White’s anxiety was never a secret. Now 21, he’s been open about it since he was diagnosed in 2007. But his ideal combination of size _ 6-foot-8, 260 pounds _ and talent proved irresistible to NBA teams.
He was a prep star in Minnesota and went to college at Minnesota, where all did not go smoothly. He arrested at the Mall of America, accused of shoplifting two shirts valued at $100 and assaulting a security guard. He was suspended and withdrew from school, sat out the 2010-11 season and transferred to Iowa State.
He didn’t miss a game last season, and his play blossomed. White was the only Division I player to lead his team in scoring (13.4), rebounding (9.3), assists (5.0), blocks (0.9) and steals (1.2). He earned all-Big 12 honors and took the Cyclones to their first NCAA tournament appearance in seven years.
He laughs now that “15 or 16” NBA teams offered to fly him to their cities for workouts _ only so they could inquire about his fear of flying. A few months ago, that idea scared him to death.
“I had to stop those,” he said. “It was too much. They made me anxious, and then wanted to ask me about anxiety, you know?”
Rockets general manager Daryl Morey called him a “top-five” talent and a “pretty unique player” at the introductory news conference for White and fellow first-round draft picks Jeremy Lamb and Terrence Jones.
“We got comfortable with him,” Morey said at the time.
Hoiberg did not return a phone message from The Associated Press on Thursday.
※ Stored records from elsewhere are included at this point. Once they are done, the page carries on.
Source: an optimization exercise on an open RTL-to-GDS flow (aim: small area). Production flows keep margins and buffers that such runs may drop.
The RTL was checked by simulation tests, not by an equivalence proof against the original design.

wip/lagoon:
==> flow/design.v (excerpt) <==
module basemul(
  input clk,
  input set,
  input wire signed [15:0] a1,
  input wire signed [15:0] a0,
  input wire signed [15:0] b1,
  input wire signed [15:0] b0,
  input wire signed [15:0] zeta,
  output wire signed [15:0] t1,
  output wire signed [15:0] t0
);
  reg a1_0_s1;
  reg a0_0_s1;
  reg b1_0_s1;
  reg b1_1_s1;
  reg b1_1_s2;
  reg b1_2_s1;
  reg b1_3_s1;
  reg b1_3_s2;
  reg b1_4_s1;
  reg b1_5_s1;
  reg b1_5_s2;
  reg b1_6_s1;
  reg b1_7_s1;
  reg b1_7_s2;
  reg b1_8_s1;
  reg b1_9_s1;
  reg b1_9_s2;
  reg b1_10_s1;
  reg b1_11_s1;
  reg b1_11_s2;
  reg b1_12_s1;
  reg b1_13_s1;
  reg b1_13_s2;
  reg b1_14_s1;
  reg b1_15_s1;
  reg b1_15_s2;
  reg b0_0_s1;
  reg b0_1_s1;
  reg b0_2_s1;
  reg b0_3_s1;
  reg b0_4_s1;
  reg b0_5_s1;
  reg b0_6_s1;
  reg b0_7_s1;
  reg b0_8_s1;
  reg b0_9_s1;
  reg b0_10_s1;
  reg b0_11_s1;
  reg b0_12_s1;
  reg b0_13_s1;
  reg b0_14_s1;
  reg b0_15_s1;
  reg zeta_0_s1;
  reg zeta_1_s1;
  reg zeta_2_s1;
  reg zeta_3_s1;
  reg zeta_4_s1;
  reg zeta_5_s1;
  reg zeta_6_s1;
  reg zeta_7_s1;
  reg zeta_8_s1;
  reg zeta_9_s1;
  reg zeta_10_s1;
  reg zeta_11_s1;
  reg zeta_12_s1;
  reg zeta_13_s1;
  reg zeta_14_s1;
  reg zeta_15_s1;
  reg n2_s1;
  reg n3_s1;
  reg n4_s1;
  reg n5_s1;
  reg n6_s1;
  reg n7_s1;
  reg n8_s1;
  reg n9_s1;
  reg n10_s1;
  reg n11_s1;
  reg n12_s1;
  reg n13_s1;
  reg n14_s1;
  reg n15_s1;
  reg n16_s1;
  reg n17_s1;
  reg n55_s1;
  reg n333_s2;
  ...
For scale: ~330 flip-flops, ~39000 sq um of cells after synthesis.
clock: 9.0 ns
lec_check: 0
cap_margin: 20
core_margin: 2
core_utilization: 65
cts_cluster_diameter: 100
cts_cluster_size: 30
slew_margin: 20
synth_hierarchical: 1
synth_minimum_keep_size: 0
standard.sh (not shown) runs the stock make flow with config.mk's settings and CLKGATE_MAP_FILE= SYNTH_SCRIPT=/design/flow/synth_recipe.tcl, a recipe that flattens the netlist after the stock synthesis.
==> flow/flow/run.sh <==
#!/bin/bash
# Own flow: the standard layout (standard synthesis unchanged), except that
# the input/output port buffers are the smallest buffer cell instead of the default,
# and after global routing cells on paths with positive slack are downsized (RECOVER_POWER).
set -euo pipefail
export BUFFER_PORTS_ARGS="-buffer_cell sky130_fd_sc_hd__buf_1"
export RECOVER_POWER=100
bash standard.sh finish > standard_flow.log 2>&1
Every stage of the flow completed for wip/lagoon, and the final layout passed the timing, design-rule and antenna checks.
What wip/fjord does differently from wip/lagoon at the input level:
# wip/lagoon
export LEC_CHECK = 0
export CAP_MARGIN = 20
export CORE_MARGIN = 2
export CORE_UTILIZATION = 65
export CTS_CLUSTER_DIAMETER = 100
export CTS_CLUSTER_SIZE = 30
export SLEW_MARGIN = 20
export SYNTH_HIERARCHICAL = 1
export SYNTH_MINIMUM_KEEP_SIZE = 0
create_clock -name core_clock -period 9.0 [get_ports {clk}]
# wip/fjord
export LEC_CHECK = 0
export CAP_MARGIN = 20
export CORE_MARGIN = 2
export CORE_UTILIZATION = 75
export CTS_CLUSTER_DIAMETER = 100
export CTS_CLUSTER_SIZE = 30
export SLEW_MARGIN = 20
export SYNTH_HIERARCHICAL = 1
export SYNTH_MINIMUM_KEEP_SIZE = 0
create_clock -name core_clock -period 9.0 [get_ports {clk}]
### Flow results
The maximum frequency of wip/fjord falls short of that of wip/lagoon by 1.1%.
Via count grows by a few percent when moving from wip/lagoon to wip/fjord.
Compared with wip/lagoon, in wip/fjord required time at the worst-slack endpoint level; multi-input combinational cell count level; clock skew moved down; largest net degree at the start of global routing moved up.
When wip/fjord is measured against wip/lagoon, its quantity of gates resized following cts turns out 1 lower.
Going from wip/lagoon to wip/fjord, number of placed instances, taps included shrank by a few percent.
The sequential share of cell area was comparable across wip/fjord and wip/lagoon.
met4 as the uppermost layer routed was reported by wip/fjord, and met5 by wip/lagoon.
wip/lagoon -> wip/fjord: max-cap check violation count delta 0, exact match
Modified inputs, wip/violet compared to wip/fjord
# wip/fjord
export LEC_CHECK = 0
export CAP_MARGIN = 20
export CORE_MARGIN = 2
export CORE_UTILIZATION = 75
export CTS_CLUSTER_DIAMETER = 100
export CTS_CLUSTER_SIZE = 30
export SLEW_MARGIN = 20
export SYNTH_HIERARCHICAL = 1
export SYNTH_MINIMUM_KEEP_SIZE = 0
create_clock -name core_clock -period 9.0 [get_ports {clk}]
# wip/violet
export LEC_CHECK = 0
export CAP_MARGIN = 20
export CORE_MARGIN = 2
export CORE_UTILIZATION = 40
export CTS_CLUSTER_DIAMETER = 100
export CTS_CLUSTER_SIZE = 30
export SLEW_MARGIN = 20
export SYNTH_HIERARCHICAL = 1
export SYNTH_MINIMUM_KEEP_SIZE = 0
create_clock -name core_clock -period 9.0 [get_ports {clk}]
Notes after the runs:
- wip/violet ended with more routed wire length than wip/fjord.
- Lower routed length on met1 among wip/violet and wip/fjord: wip/fjord
- A worst setup path endpoint of n2277_s2$_DFF_P_ is what wip/fjord shows, while n3766_s2$_DFF_P_ belongs to wip/violet.
- wip/violet against wip/fjord: final critical path time including I/O delays and setup decreased 54 ps, utilization after layout decreased by 37 points relative to the old numbers.
Input changes introduced in wip/garnet (baseline for comparison: wip/violet):
==> flow/run.sh (new file) <==
#!/bin/bash
# synth_recipe.tcl (not shown) runs the flow's synth.tcl, then flattens the netlist and writes it again
# the make line also repeats each setting of config.mk as NAME=value (left out here)
make -C /OpenROAD-flow-scripts/flow DESIGN_CONFIG=/design/flow/config.mk WORK_HOME=/design/flow/orfs CLKGATE_MAP_FILE= SYNTH_SCRIPT=/design/flow/synth_recipe.tcl finish
removed: flow/flow/run.sh
removed: flow/standard.sh
Notes after the runs:
wip/garnet | stages: all done | timing, DRC, antenna: all pass. Comparing wip/violet and wip/garnet, initial antenna violation count is higher on wip/garnet. wip/violet → wip/garnet: post-route clock period utilization fell by 0.21 points. wip/violet and wip/garnet ended up with nearly the same instance count after placement with tap cells included. Compared wip/violet against wip/garnet; later-pin clock latency in the skew report within noise. Post-route standard cell area excluding fillers grows slightly when moving from wip/violet to wip/garnet. Compared with wip/violet, wip/garnet has extra setup slack. [compare] base=wip/violet new=wip/garnet: non-clock buffer count up about 2.2%; layout cell share with drive strength beyond 1 up 0.61 points.


== the baseline ==
Starting RTL as in the previous note.
Settings: LEC_CHECK=0, CAP_MARGIN=20, CORE_MARGIN=2, CORE_UTILIZATION=40, CTS_CLUSTER_DIAMETER=100, CTS_CLUSTER_SIZE=30, GPL_TIMING_DRIVEN=0, SLEW_MARGIN=20, SYNTH_HIERARCHICAL=1, SYNTH_MINIMUM_KEEP_SIZE=0; clock period 9.0 ns.
run.sh (not shown) runs the stock make flow with config.mk's settings and CLKGATE_MAP_FILE= SYNTH_SCRIPT=/design/flow/synth_recipe.tcl, a recipe that flattens the netlist after the stock synthesis.
Stock flow here: none of the scripts above is used.
diff inputs: the baseline => the candidate
Settings: removing GPL_TIMING_DRIVEN (formerly 0); changing CORE_UTILIZATION from 40 to 85.
==> flow/flow/run.sh (new file) <==
#!/bin/bash
# Own flow: the standard layout (standard synthesis unchanged), except that
# the input/output port buffers are the smallest buffer cell instead of the default,
# and after global routing cells on paths with positive slack are downsized (RECOVER_POWER).
set -euo pipefail
export BUFFER_PORTS_ARGS="-buffer_cell sky130_fd_sc_hd__buf_1"
export RECOVER_POWER=100
bash standard.sh finish > standard_flow.log 2>&1
==> flow/standard.sh (new file) <==
#!/bin/bash
# synth_recipe.tcl (not shown) runs the flow's synth.tcl, then flattens the netlist and writes it again
# the make line also repeats each setting of config.mk as NAME=value (left out here)
make -C /OpenROAD-flow-scripts/flow DESIGN_CONFIG=/design/flow/config.mk WORK_HOME=/design/flow/orfs CLKGATE_MAP_FILE= SYNTH_SCRIPT=/design/flow/synth_recipe.tcl "${@:-finish}"
removed: flow/run.sh
Findings:
The candidate: GRT-0116 in global routing -> run aborted
[compare] base=the baseline new=the candidate: HPWL after detailed placement grew by 22%, number of standard-cell rows in the floorplan down 36, synthesized cell count saw little to no change, die extent in y decreased about 30%, async set-reset flop share out of synthesis roughly the same.
Compared the candidate vs the baseline, and number of instances resized during post-cts repair is down in the candidate.
Relative to the baseline, buffers inserted during post-CTS setup optimization decreased by 50 in the candidate.
Compared to the baseline, the candidate has initial core utilization 46 points higher.
Between the baseline and the candidate, minimum setup slack after placement is higher for the candidate, the baseline comes in under that.
From the baseline to the candidate the numbers moved as follows: final weighted congestion in routability-driven placement rose by 19%; cell count after placement dropped 12%.


Starting RTL as in the previous note.
Settings: LEC_CHECK=0, CAP_MARGIN=20, CORE_MARGIN=2, CORE_UTILIZATION=40, CTS_CLUSTER_DIAMETER=100, CTS_CLUSTER_SIZE=30, SLEW_MARGIN=20, SYNTH_HIERARCHICAL=1, SYNTH_MINIMUM_KEEP_SIZE=0; clock period 9.0 ns.
standard.sh (not shown) runs the stock make flow with config.mk's settings and CLKGATE_MAP_FILE= SYNTH_SCRIPT=/design/flow/synth_recipe.tcl, a recipe that flattens the netlist after the stock synthesis.
==> flow/flow/run.sh <==
#!/bin/bash
# Own flow: the standard layout (standard synthesis unchanged), except that
# the input/output port buffers are the smallest buffer cell instead of the default.
set -euo pipefail
export BUFFER_PORTS_ARGS="-buffer_cell sky130_fd_sc_hd__buf_1"
bash standard.sh finish > standard_flow.log 2>&1
Next try:
==> flow/run.sh (new file) <==
#!/bin/bash
# synth_recipe.tcl (not shown) runs the flow's synth.tcl, then flattens the netlist and writes it again
# the make line also repeats each setting of config.mk as NAME=value (left out here)
make -C /OpenROAD-flow-scripts/flow DESIGN_CONFIG=/design/flow/config.mk WORK_HOME=/design/flow/orfs CLKGATE_MAP_FILE= SYNTH_SCRIPT=/design/flow/synth_recipe.tcl finish
Settings changed: CAP_MARGIN 20 to 0, SLEW_MARGIN 20 to 0.
removed: flow/flow/run.sh
removed: flow/standard.sh
Outcome: The changed run went through all stages and came out clean. Cell count is about the same. Setup slack improves by 13 ps. Global-route usage goes down by 0.19 points. Wire length is about the same. Area after synthesis is unchanged. Design area goes up slightly. Clock-buffer cell count goes up by 2. Fmax is about the same.

-- afterwards: timing with drivers on the ports --
Ports are ideal in the flow. The routed layouts listed here were re-timed in OpenROAD. Step 1, drivers: a clkbuf_16 drives clk and a buf_2 each remaining input, both assumed. Step 2 moves the port delays by t, midway between the first and last clock arrival at a register: inputs arrive t later, outputs are due t later. That takes back most of the time a late clock gives input paths. a / b / c = ideal ports / drivers / drivers and shift; a / b = the first two.
run	shift t [ns]	setup slack, ns	worst register clock-pin slew, ns	worst slew at a driven data input, ns	pins driven straight from the clock port
wip/lagoon	0.646	0.264 / 0.264 / 0.264	0.11 / 0.11	0.04	1
wip/fjord	0.624	0.171 / 0.171 / 0.171	0.11 / 0.11	0.04	1
wip/violet	0.678	0.225 / 0.225 / 0.225	0.11 / 0.11	0.10	1
wip/garnet	0.655	0.244 / 0.244 / 0.244	0.11 / 0.11	0.15	1
the baseline	0.637	0.216 / 0.216 / 0.216	0.12 / 0.12	0.10	1
the first run of note 3	0.679	0.231 / 0.231 / 0.231	0.12 / 0.12	0.12	1
the second run of note 3	0.655	0.244 / 0.244 / 0.244	0.11 / 0.11	0.15	1
After both steps setup and hold are still met in every run listed.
Over the summer, it seemed as if White had learned to corral his “aerophobia.” He flew with the team to its summer league mini-season in Las Vegas, then flew to New York City for NBA rookie orientation. As training camp approached, though, something didn’t feel right.
“I was just feeling like, `You know what? I don’t see how this is going to work,’” he said. “It’s honest to just say, `I have some anxiety.’ It’s a whole different level of honesty to say to the Rockets, `I have anxiety, and this is what I need to do to be healthy and can you accommodate me?’ I felt that it was necessary to take that step.”
He signed a standard contract with the Rockets, and it made no mention of his disorder. He doesn’t expect to amend that contract, or draft a new one to lay out his travel arrangement with the team.